In your reply, reproduce the lines from the first one below to the line containing "fill_word = fill_word", inclusive, exactly as they stand.
======== DATA FOR REVIEW
This design comes from an exercise in tuning for small area and a short achievable clock period on the open sky130 flow, not from production work.
The RTL was checked by simulation tests, not by an equivalence proof against the original design.
The clock port is modelled as an ideal driver; clocking choices that lean on that would not hold on a real chip.
Power and IR drop assume default switching activity.

Setup of run A:
==> flow/design.v <==
package types;
    localparam int LB_TAG_BITS = 27;
endpackage
module lb_port_lookup
#(
    parameter int NUM_ENTRIES = 4,
    parameter int LINE_BITS   = 256,
    parameter int WIDX        = 3
) (
    input  logic [NUM_ENTRIES*types::LB_TAG_BITS-1:0] tags,
    input  logic [NUM_ENTRIES-1:0]             valid,
    input  logic [NUM_ENTRIES*LINE_BITS-1:0]   data,
    input  logic [types::LB_TAG_BITS-1:0]      req_tag,
    input  logic                               req_live,
    input  logic [LINE_BITS-1:0]               fill_line,
    input  logic [types::LB_TAG_BITS-1:0]      line_tag,
    input  logic [WIDX-1:0]                    word_idx,
    output logic                               hit,
    output logic                               req_match,
    output logic [31:0]                        word
);
    localparam int WORDS = LINE_BITS / 32;
    logic [NUM_ENTRIES-1:0] hit_vec;
    logic [WORDS-1:0]       wdec;
    for (genvar e = 0; e < NUM_ENTRIES; e++) begin : g_cmp
        assign hit_vec[e] = valid[e] &&
            (tags[e*types::LB_TAG_BITS +: types::LB_TAG_BITS] == line_tag);
    end
    assign hit       = |hit_vec;
    assign req_match = req_live && (req_tag == line_tag);
    for (genvar w = 0; w < WORDS; w++) begin : g_dec
        assign wdec[w] = (word_idx == WIDX'(w));
    end
    logic [31:0] ent_word [NUM_ENTRIES];
    logic [31:0] fill_word;
    always_comb begin
        for (int e = 0; e < NUM_ENTRIES; e++) begin
            ent_word[e] = '0;
            for (int w = 0; w < WORDS; w++)
                ent_word[e] = ent_word[e] |
                    ({32{wdec[w]}} & data[e*LINE_BITS + w*32 +: 32]);
        end
        fill_word = '0;
        for (int w = 0; w < WORDS; w++)
            fill_word = fill_word | ({32{wdec[w]}} & fill_line[w*32 +: 32]);
    end
    always_comb begin
        word = {32{req_match}} & fill_word;
        for (int e = 0; e < NUM_ENTRIES; e++)
            word = word | ({32{hit_vec[e]}} & ent_word[e]);
    end
endmodule
module fetch_linebuffer_mp
#(
    parameter int NUM_ENTRIES = 4,
    parameter int NUM_PORTS   = 2,
    parameter int LINE_BITS   = 256
) (
    input  logic                       clk,
    input  logic                       rst,
    input  logic [NUM_PORTS*32-1:0]    fetch_addr,
    input  logic [NUM_PORTS*4-1:0]     fetch_rmask,
    output logic [NUM_PORTS*32-1:0]    fetch_rdata,
    output logic [NUM_PORTS-1:0]       fetch_resp,
    input  logic                       invalidate,
    output logic [31:0]                cache_addr,
    output logic [3:0]                 cache_rmask,
    input  logic [LINE_BITS-1:0]       cache_rdata_line,
    input  logic                       cache_resp
);
    localparam int TB       = types::LB_TAG_BITS;
    localparam int WORDS    = LINE_BITS / 32;
    localparam int WIDX     = (WORDS > 1) ? $clog2(WORDS) : 1;
    localparam int PTR_BITS = (NUM_ENTRIES > 1) ? $clog2(NUM_ENTRIES) : 1;
    logic                      busy_reg;
    logic                      live_reg;
    logic [TB-1:0]             req_tag_reg;
    logic [PTR_BITS-1:0]       rr_ptr_reg;
    logic [NUM_ENTRIES-1:0]    valid_reg;
    logic [NUM_ENTRIES*TB-1:0]        tag_reg;
    logic [NUM_ENTRIES*LINE_BITS-1:0] data_reg;
    logic [NUM_PORTS-1:0]      active;
    logic [NUM_PORTS-1:0]      hit;
    logic [NUM_PORTS-1:0]      req_match;
    logic [TB-1:0]             port_tag [NUM_PORTS];
    assign cache_addr  = {req_tag_reg, 5'b00000};
    assign cache_rmask = {4{busy_reg}};
    for (genvar p = 0; p < NUM_PORTS; p++) begin : g_port
        assign port_tag[p] = fetch_addr[p*32+5 +: TB];
        assign active[p]   = |fetch_rmask[p*4 +: 4];
        lb_port_lookup #(
            .NUM_ENTRIES (NUM_ENTRIES),
            .LINE_BITS   (LINE_BITS),
            .WIDX        (WIDX)
        ) u_lookup (
            .tags      (tag_reg),
            .valid     (valid_reg),
            .data      (data_reg),
            .req_tag   (req_tag_reg),
            .req_live  (busy_reg & live_reg),
            .fill_line (cache_rdata_line),
            .line_tag  (port_tag[p]),
            .word_idx  (fetch_addr[p*32+2 +: WIDX]),
            .hit       (hit[p]),
            .req_match (req_match[p]),
            .word      (fetch_rdata[p*32 +: 32])
        );
        assign fetch_resp[p] = !invalidate && active[p] &&
                               (hit[p] || (req_match[p] && cache_resp));
    end
    logic [NUM_PORTS-1:0] miss;
    logic                 any_miss;
    logic [TB-1:0]        miss_tag;
    assign miss = active & ~hit;
    always_comb begin
        any_miss = 1'b0;
        miss_tag = port_tag[NUM_PORTS-1];
        for (int p = NUM_PORTS - 1; p >= 0; p--) begin
            if (miss[p]) begin
                any_miss = 1'b1;
                miss_tag = port_tag[p];
            end
        end
    end
    logic                   has_invalid;
    logic [NUM_ENTRIES-1:0] victim_oh;
    always_comb begin
        has_invalid = 1'b0;
        victim_oh   = '0;
        for (int e = 0; e < NUM_ENTRIES; e++) begin
            if (!valid_reg[e] && !has_invalid) begin
                has_invalid  = 1'b1;
                victim_oh[e] = 1'b1;
            end
        end
        if (!has_invalid) victim_oh[rr_ptr_reg] = 1'b1;
    end
    logic                   fill_en;
    logic [NUM_ENTRIES-1:0] we;
    assign fill_en = busy_reg && live_reg && cache_resp && !invalidate;
    assign we      = victim_oh & {NUM_ENTRIES{fill_en}};
    always_ff @(posedge clk) begin
        if (rst) begin
            busy_reg   <= 1'b0;
            live_reg   <= 1'b0;
            rr_ptr_reg <= '0;
            valid_reg  <= '0;
        end else begin
            if (busy_reg) begin
                busy_reg <= !cache_resp;
                live_reg <= live_reg && !invalidate;
            end else begin
                busy_reg <= !invalidate && any_miss;
                live_reg <= 1'b1;
            end
            if (fill_en && !has_invalid) rr_ptr_reg <= rr_ptr_reg + 1'b1;
            if (invalidate) valid_reg <= '0;
            else            valid_reg <= valid_reg | we;
        end
    end
    always_ff @(posedge clk) begin
        if (!busy_reg) req_tag_reg <= miss_tag;
    end
    always_ff @(posedge clk) begin
        for (int e = 0; e < NUM_ENTRIES; e++) begin
            if (we[e]) begin
                tag_reg[e*TB +: TB]               <= req_tag_reg;
                data_reg[e*LINE_BITS +: LINE_BITS] <= cache_rdata_line;
            end
        end
    end
endmodule
export LEC_CHECK = 0
export CAP_MARGIN = 20
export CORE_MARGIN = 2
export CORE_UTILIZATION = 40
export SETUP_SLACK_MARGIN = 0.5
export SLEW_MARGIN = 20
create_clock -name core_clock -period 7.0 [get_ports {clk}]
standard.sh (not shown) runs the stock make flow with config.mk's settings and CLKGATE_MAP_FILE= SYNTH_SCRIPT=/design/flow/synth_recipe.tcl, a recipe that flattens the netlist after the stock synthesis.
==> flow/flow/run.sh <==
#!/bin/bash
# Standard synthesis and layout, except: the slow OR4 and NOR4 cells are kept out of
# mapping, port buffers are small plain buffers that timing repair may
# resize, clock sinks are gathered into larger clusters without dummy loads,
# and timing repair is pushed harder on the worst path (flow/post_cts.tcl).
DU="sky130_fd_sc_hd__probe_p_8 sky130_fd_sc_hd__probec_p_8 sky130_fd_sc_hd__lpflow_bleeder_1 sky130_fd_sc_hd__lpflow_clkbufkapwr_1 sky130_fd_sc_hd__lpflow_clkbufkapwr_16 sky130_fd_sc_hd__lpflow_clkbufkapwr_2 sky130_fd_sc_hd__lpflow_clkbufkapwr_4 sky130_fd_sc_hd__lpflow_clkbufkapwr_8 sky130_fd_sc_hd__lpflow_clkinvkapwr_1 sky130_fd_sc_hd__lpflow_clkinvkapwr_16 sky130_fd_sc_hd__lpflow_clkinvkapwr_2 sky130_fd_sc_hd__lpflow_clkinvkapwr_4 sky130_fd_sc_hd__lpflow_clkinvkapwr_8 sky130_fd_sc_hd__lpflow_decapkapwr_12 sky130_fd_sc_hd__lpflow_decapkapwr_3 sky130_fd_sc_hd__lpflow_decapkapwr_4 sky130_fd_sc_hd__lpflow_decapkapwr_6 sky130_fd_sc_hd__lpflow_decapkapwr_8 sky130_fd_sc_hd__lpflow_inputiso0n_1 sky130_fd_sc_hd__lpflow_inputiso0p_1 sky130_fd_sc_hd__lpflow_inputiso1n_1 sky130_fd_sc_hd__lpflow_inputiso1p_1 sky130_fd_sc_hd__lpflow_inputisolatch_1 sky130_fd_sc_hd__lpflow_isobufsrc_1 sky130_fd_sc_hd__lpflow_isobufsrc_16 sky130_fd_sc_hd__lpflow_isobufsrc_2 sky130_fd_sc_hd__lpflow_isobufsrc_4 sky130_fd_sc_hd__lpflow_isobufsrc_8 sky130_fd_sc_hd__lpflow_isobufsrckapwr_16 sky130_fd_sc_hd__lpflow_lsbuf_lh_hl_isowell_tap_1 sky130_fd_sc_hd__lpflow_lsbuf_lh_hl_isowell_tap_2 sky130_fd_sc_hd__lpflow_lsbuf_lh_hl_isowell_tap_4 sky130_fd_sc_hd__lpflow_lsbuf_lh_isowell_4 sky130_fd_sc_hd__lpflow_lsbuf_lh_isowell_tap_1 sky130_fd_sc_hd__lpflow_lsbuf_lh_isowell_tap_2 sky130_fd_sc_hd__lpflow_lsbuf_lh_isowell_tap_4"
DU="$DU sky130_fd_sc_hd__or4_1 sky130_fd_sc_hd__or4_2 sky130_fd_sc_hd__or4_4"
DU="$DU sky130_fd_sc_hd__or4b_1 sky130_fd_sc_hd__or4b_2 sky130_fd_sc_hd__or4b_4"
DU="$DU sky130_fd_sc_hd__or4bb_1 sky130_fd_sc_hd__or4bb_2 sky130_fd_sc_hd__or4bb_4"
DU="$DU sky130_fd_sc_hd__nor4_1 sky130_fd_sc_hd__nor4_2 sky130_fd_sc_hd__nor4_4"
DU="$DU sky130_fd_sc_hd__nor4b_1 sky130_fd_sc_hd__nor4b_2 sky130_fd_sc_hd__nor4b_4"
DU="$DU sky130_fd_sc_hd__nor4bb_1 sky130_fd_sc_hd__nor4bb_2 sky130_fd_sc_hd__nor4bb_4"
CTS="-sink_clustering_enable -repair_clock_nets -dont_use_dummy_load"
CTS="$CTS -sink_clustering_size 24 -sink_clustering_max_diameter 60"
bash standard.sh "DONT_USE_CELLS=$DU" TNS_END_PERCENT=0 \
  "POST_CTS_TCL=$(pwd)/flow/post_cts.tcl" MATCH_CELL_FOOTPRINT=0 \
  "BUFFER_PORTS_ARGS=-buffer_cell sky130_fd_sc_hd__buf_1" \
  CORE_UTILIZATION=45 "CTS_ARGS=$CTS" \
  SETUP_SLACK_MARGIN=3 finish > standard.log 2>&1
==> flow/flow/post_cts.tcl <==
estimate_parasitics -placement
for {set i 0} {$i < 2} {incr i} {
  repair_timing -setup -setup_margin $::env(SETUP_SLACK_MARGIN) -repair_tns 0 \
    -sequence "unbuffer,sizeup,swap,buffer,clone,split" -verbose
}
detailed_placement
check_placement -verbose
### run A -> run B
--- a/flow/flow/run.sh
+++ b/flow/flow/run.sh
@@ -5 +5 @@
-# and timing repair is pushed harder on the worst path (flow/post_cts.tcl).
+# and timing repair is pushed harder.
@@ -14,3 +14,2 @@
-CTS="$CTS -sink_clustering_size 24 -sink_clustering_max_diameter 60"
-bash standard.sh "DONT_USE_CELLS=$DU" TNS_END_PERCENT=0 \
-  "POST_CTS_TCL=$(pwd)/flow/post_cts.tcl" MATCH_CELL_FOOTPRINT=0 \
+CTS="$CTS -sink_clustering_size 30 -sink_clustering_max_diameter 65"
+bash standard.sh "DONT_USE_CELLS=$DU" TNS_END_PERCENT=0 MATCH_CELL_FOOTPRINT=0 \
@@ -18,2 +17,2 @@
-  CORE_UTILIZATION=45 "CTS_ARGS=$CTS" \
-  SETUP_SLACK_MARGIN=3 finish > standard.log 2>&1
+  CORE_UTILIZATION=60 "CTS_ARGS=$CTS" \
+  SETUP_SLACK_MARGIN=2.5 finish > standard.log 2>&1
removed: flow/flow/post_cts.tcl
Findings:
- Run B finished every stage and its layout cleared the timing, design-rule and antenna checks.
- | length of routed met2 wiring | run B vs run A | about 1.5% lower |
- Worst-case vdd ir drop, run B and run A: lower on run A
- Clock share of power was lower in run B than in run A.
- Diff run A..run B | count of clock tree sinks | unchanged
- Run A leaves more setup margin than run B.
#### Input delta (run C over run B)
--- a/flow/flow/run.sh
+++ b/flow/flow/run.sh
@@ -14,2 +14,2 @@
-CTS="$CTS -sink_clustering_size 30 -sink_clustering_max_diameter 65"
-bash standard.sh "DONT_USE_CELLS=$DU" TNS_END_PERCENT=0 MATCH_CELL_FOOTPRINT=0 \
+CTS="$CTS -sink_clustering_size 24 -sink_clustering_max_diameter 60"
+bash standard.sh "DONT_USE_CELLS=$DU" MATCH_CELL_FOOTPRINT=0 \
@@ -17,2 +17,2 @@
-  CORE_UTILIZATION=60 "CTS_ARGS=$CTS" \
-  SETUP_SLACK_MARGIN=2.5 finish > standard.log 2>&1
+  CORE_UTILIZATION=45 "CTS_ARGS=$CTS" \
+  SETUP_SLACK_MARGIN=2 finish > standard.log 2>&1
Notes after the runs:
For run B, the standard cell with the maximum stage delay on the critical path was sky130_fd_sc_hd__xnor2_1, unlike run C, where it was sky130_fd_sc_hd__nor3b_4.
Relative to run B, the maximum resistive drop on vdd measured on run C has decreased by more than 10%.
Setup slack after layout down 0.15 ns in run C wrt run B
Measured against each other, run B and run C differ in slew of the pin with the lowest slew margin, the higher figure coming from run C.
Comparing run B and run C, the lower starting density of the core was measured on run C.
Delta (run C minus run B): power grew by 7.1%, die footprint +33%.
On vertical extent of the die, the lower figure sits with run B, not run C.
## Diff of input files: run D against run C
--- a/flow/flow/run.sh
+++ b/flow/flow/run.sh
@@ -14 +14 @@
-CTS="$CTS -sink_clustering_size 24 -sink_clustering_max_diameter 60"
+CTS="$CTS -sink_clustering_size 30 -sink_clustering_max_diameter 65"
@@ -17 +17 @@
-  CORE_UTILIZATION=45 "CTS_ARGS=$CTS" \
+  CORE_UTILIZATION=60 "CTS_ARGS=$CTS" \
--- outcome ---
No stage failed in run D, and the final checks on the layout all came back clean.
Taking run D over run C, the power consumption ratio works out to 0.924.
The global-route usage in run D sits 8.9 points above the value recorded for run C.
Relative to run C, the total number of placement rows of run D is lower by 17.
Compared with run C, run D shows placed standard-cell area that has gone down slightly.
From run C to run D the numbers moved as follows: synthesis-to-finish area growth lower; number of synthesized flops with an enable pin stayed essentially flat; sequential portion of the cell area +1.8 points.
Wire length delta (run D − run C): favourable
Run C -> run D: parity-gate share of the synthesized area counting xor and xnor cells delta 0, exact match
[compare] base=run C new=run D: latest clock arrival within the worst-skew pair went down by 0.06 ns; share of the cycle needed by the critical path after routing went up by 0.88 points.

---

Starts from the design.v that is shown in full above.
export LEC_CHECK = 0
export CAP_MARGIN = 20
export CORE_MARGIN = 2
export CORE_UTILIZATION = 40
export SETUP_SLACK_MARGIN = 0.5
export SLEW_MARGIN = 20
create_clock -name core_clock -period 7.0 [get_ports {clk}]
==> flow/flow/run.sh <==
#!/bin/bash
# Standard synthesis and layout, except: the slow OR4, NOR4 and AOI222 cells are kept out of
# mapping, port buffers are small plain buffers that timing repair may
# resize, clock sinks are gathered into larger clusters without dummy loads,
# and timing repair is pushed harder, with a last sizing pass on the worst
# path after clock tree synthesis (flow/post_cts.tcl).
DU="sky130_fd_sc_hd__probe_p_8 sky130_fd_sc_hd__probec_p_8 sky130_fd_sc_hd__lpflow_bleeder_1 sky130_fd_sc_hd__lpflow_clkbufkapwr_1 sky130_fd_sc_hd__lpflow_clkbufkapwr_16 sky130_fd_sc_hd__lpflow_clkbufkapwr_2 sky130_fd_sc_hd__lpflow_clkbufkapwr_4 sky130_fd_sc_hd__lpflow_clkbufkapwr_8 sky130_fd_sc_hd__lpflow_clkinvkapwr_1 sky130_fd_sc_hd__lpflow_clkinvkapwr_16 sky130_fd_sc_hd__lpflow_clkinvkapwr_2 sky130_fd_sc_hd__lpflow_clkinvkapwr_4 sky130_fd_sc_hd__lpflow_clkinvkapwr_8 sky130_fd_sc_hd__lpflow_decapkapwr_12 sky130_fd_sc_hd__lpflow_decapkapwr_3 sky130_fd_sc_hd__lpflow_decapkapwr_4 sky130_fd_sc_hd__lpflow_decapkapwr_6 sky130_fd_sc_hd__lpflow_decapkapwr_8 sky130_fd_sc_hd__lpflow_inputiso0n_1 sky130_fd_sc_hd__lpflow_inputiso0p_1 sky130_fd_sc_hd__lpflow_inputiso1n_1 sky130_fd_sc_hd__lpflow_inputiso1p_1 sky130_fd_sc_hd__lpflow_inputisolatch_1 sky130_fd_sc_hd__lpflow_isobufsrc_1 sky130_fd_sc_hd__lpflow_isobufsrc_16 sky130_fd_sc_hd__lpflow_isobufsrc_2 sky130_fd_sc_hd__lpflow_isobufsrc_4 sky130_fd_sc_hd__lpflow_isobufsrc_8 sky130_fd_sc_hd__lpflow_isobufsrckapwr_16 sky130_fd_sc_hd__lpflow_lsbuf_lh_hl_isowell_tap_1 sky130_fd_sc_hd__lpflow_lsbuf_lh_hl_isowell_tap_2 sky130_fd_sc_hd__lpflow_lsbuf_lh_hl_isowell_tap_4 sky130_fd_sc_hd__lpflow_lsbuf_lh_isowell_4 sky130_fd_sc_hd__lpflow_lsbuf_lh_isowell_tap_1 sky130_fd_sc_hd__lpflow_lsbuf_lh_isowell_tap_2 sky130_fd_sc_hd__lpflow_lsbuf_lh_isowell_tap_4"
DU="$DU sky130_fd_sc_hd__or4_1 sky130_fd_sc_hd__or4_2 sky130_fd_sc_hd__or4_4"
DU="$DU sky130_fd_sc_hd__or4b_1 sky130_fd_sc_hd__or4b_2 sky130_fd_sc_hd__or4b_4"
DU="$DU sky130_fd_sc_hd__or4bb_1 sky130_fd_sc_hd__or4bb_2 sky130_fd_sc_hd__or4bb_4"
DU="$DU sky130_fd_sc_hd__nor4_1 sky130_fd_sc_hd__nor4_2 sky130_fd_sc_hd__nor4_4"
DU="$DU sky130_fd_sc_hd__nor4b_1 sky130_fd_sc_hd__nor4b_2 sky130_fd_sc_hd__nor4b_4"
DU="$DU sky130_fd_sc_hd__nor4bb_1 sky130_fd_sc_hd__nor4bb_2 sky130_fd_sc_hd__nor4bb_4"
DU="$DU sky130_fd_sc_hd__a222oi_1"
CTS="-sink_clustering_enable -repair_clock_nets -dont_use_dummy_load"
CTS="$CTS -sink_clustering_size 30 -sink_clustering_max_diameter 65"
bash standard.sh "DONT_USE_CELLS=$DU" "POST_CTS_TCL=$(pwd)/flow/post_cts.tcl" MATCH_CELL_FOOTPRINT=0 \
  "BUFFER_PORTS_ARGS=-buffer_cell sky130_fd_sc_hd__buf_1" \
  CORE_UTILIZATION=60 "CTS_ARGS=$CTS" \
  SETUP_SLACK_MARGIN=2 finish > standard.log 2>&1
Other scripts of this flow, unchanged in this note and not shown: flow/flow/post_cts.tcl
==> next run, changes <==
--- a/flow/flow/run.sh
+++ b/flow/flow/run.sh
@@ -1,4 +1,4 @@
 #!/bin/bash
-# Standard synthesis and layout, except: the slow OR4, NOR4 and AOI222 cells are kept out of
+# Standard synthesis and layout, except: the slow OR4 and NOR4 cells are kept out of
 # mapping, port buffers are small plain buffers that timing repair may
 # resize, clock sinks are gathered into larger clusters without dummy loads,
@@ -12,5 +12,4 @@
 DU="$DU sky130_fd_sc_hd__nor4b_1 sky130_fd_sc_hd__nor4b_2 sky130_fd_sc_hd__nor4b_4"
 DU="$DU sky130_fd_sc_hd__nor4bb_1 sky130_fd_sc_hd__nor4bb_2 sky130_fd_sc_hd__nor4bb_4"
-DU="$DU sky130_fd_sc_hd__a222oi_1"
 CTS="-sink_clustering_enable -repair_clock_nets -dont_use_dummy_load"
 CTS="$CTS -sink_clustering_size 30 -sink_clustering_max_diameter 65"
Register-to-register slack gets better by 0.06 ns; routed wire length is higher by 2.0%; design area is lower by 0.38%; area after synthesis stays flat; hold slack hardly moves.

==> static timing again, ports no longer ideal <==
In the flow no input, the clock included, has a driving cell. The finished layouts below were timed again as built, in two steps.
Step 1: set_driving_cell puts a clkbuf_16 on clk and a buf_2 on each other input, an assumption about the parent block.
Step 2, shift: input delay + t, output delay - t, t = (earliest + latest rising clock arrival at the registers) / 2. This alone moves slack from input paths to output paths.
Slacks: ideal / step 1 / step 2; pairs: ideal / step 1.
run	shift t [ns]	slack for setup (ns)	worst data-port slew with drivers (ns)	pins driven straight from the clock port
run A	0.784	2.202 / 2.150 / 2.150	0.16	1
run B	0.722	2.115 / 2.092 / 2.092	0.15	1
run C	0.790	1.967 / 1.936 / 1.936	0.14	1
run D	0.726	1.905 / 1.873 / 1.873	0.15	1
the first run of note 2	0.705	1.984 / 1.957 / 1.957	0.16	1
the second run of note 2	0.728	1.956 / 1.933 / 1.933	0.14	1
After both steps every run listed still meets setup and hold. The setup slack of run A, which loses most, moves by -0.052 ns with the drivers and by -0.052 ns with both steps.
================
SOLUTION TO THE PROBLEM>
This design comes from an exercise in tuning for small area and a short achievable clock period on the open sky130 flow, not from production work.
The RTL was checked by simulation tests, not by an equivalence proof against the original design.
The clock port is modelled as an ideal driver; clocking choices that lean on that would not hold on a real chip.
Power and IR drop assume default switching activity.

Setup of run A:
==> flow/design.v <==
package types;
    localparam int LB_TAG_BITS = 27;
endpackage
module lb_port_lookup
#(
    parameter int NUM_ENTRIES = 4,
    parameter int LINE_BITS   = 256,
    parameter int WIDX        = 3
) (
    input  logic [NUM_ENTRIES*types::LB_TAG_BITS-1:0] tags,
    input  logic [NUM_ENTRIES-1:0]             valid,
    input  logic [NUM_ENTRIES*LINE_BITS-1:0]   data,
    input  logic [types::LB_TAG_BITS-1:0]      req_tag,
    input  logic                               req_live,
    input  logic [LINE_BITS-1:0]               fill_line,
    input  logic [types::LB_TAG_BITS-1:0]      line_tag,
    input  logic [WIDX-1:0]                    word_idx,
    output logic                               hit,
    output logic                               req_match,
    output logic [31:0]                        word
);
    localparam int WORDS = LINE_BITS / 32;
    logic [NUM_ENTRIES-1:0] hit_vec;
    logic [WORDS-1:0]       wdec;
    for (genvar e = 0; e < NUM_ENTRIES; e++) begin : g_cmp
        assign hit_vec[e] = valid[e] &&
            (tags[e*types::LB_TAG_BITS +: types::LB_TAG_BITS] == line_tag);
    end
    assign hit       = |hit_vec;
    assign req_match = req_live && (req_tag == line_tag);
    for (genvar w = 0; w < WORDS; w++) begin : g_dec
        assign wdec[w] = (word_idx == WIDX'(w));
    end
    logic [31:0] ent_word [NUM_ENTRIES];
    logic [31:0] fill_word;
    always_comb begin
        for (int e = 0; e < NUM_ENTRIES; e++) begin
            ent_word[e] = '0;
            for (int w = 0; w < WORDS; w++)
                ent_word[e] = ent_word[e] |
                    ({32{wdec[w]}} & data[e*LINE_BITS + w*32 +: 32]);
        end
        fill_word = '0;
        for (int w = 0; w < WORDS; w++)
            fill_word = fill_word | ({32{wdec[w]}} & fill_line[w*32 +: 32]);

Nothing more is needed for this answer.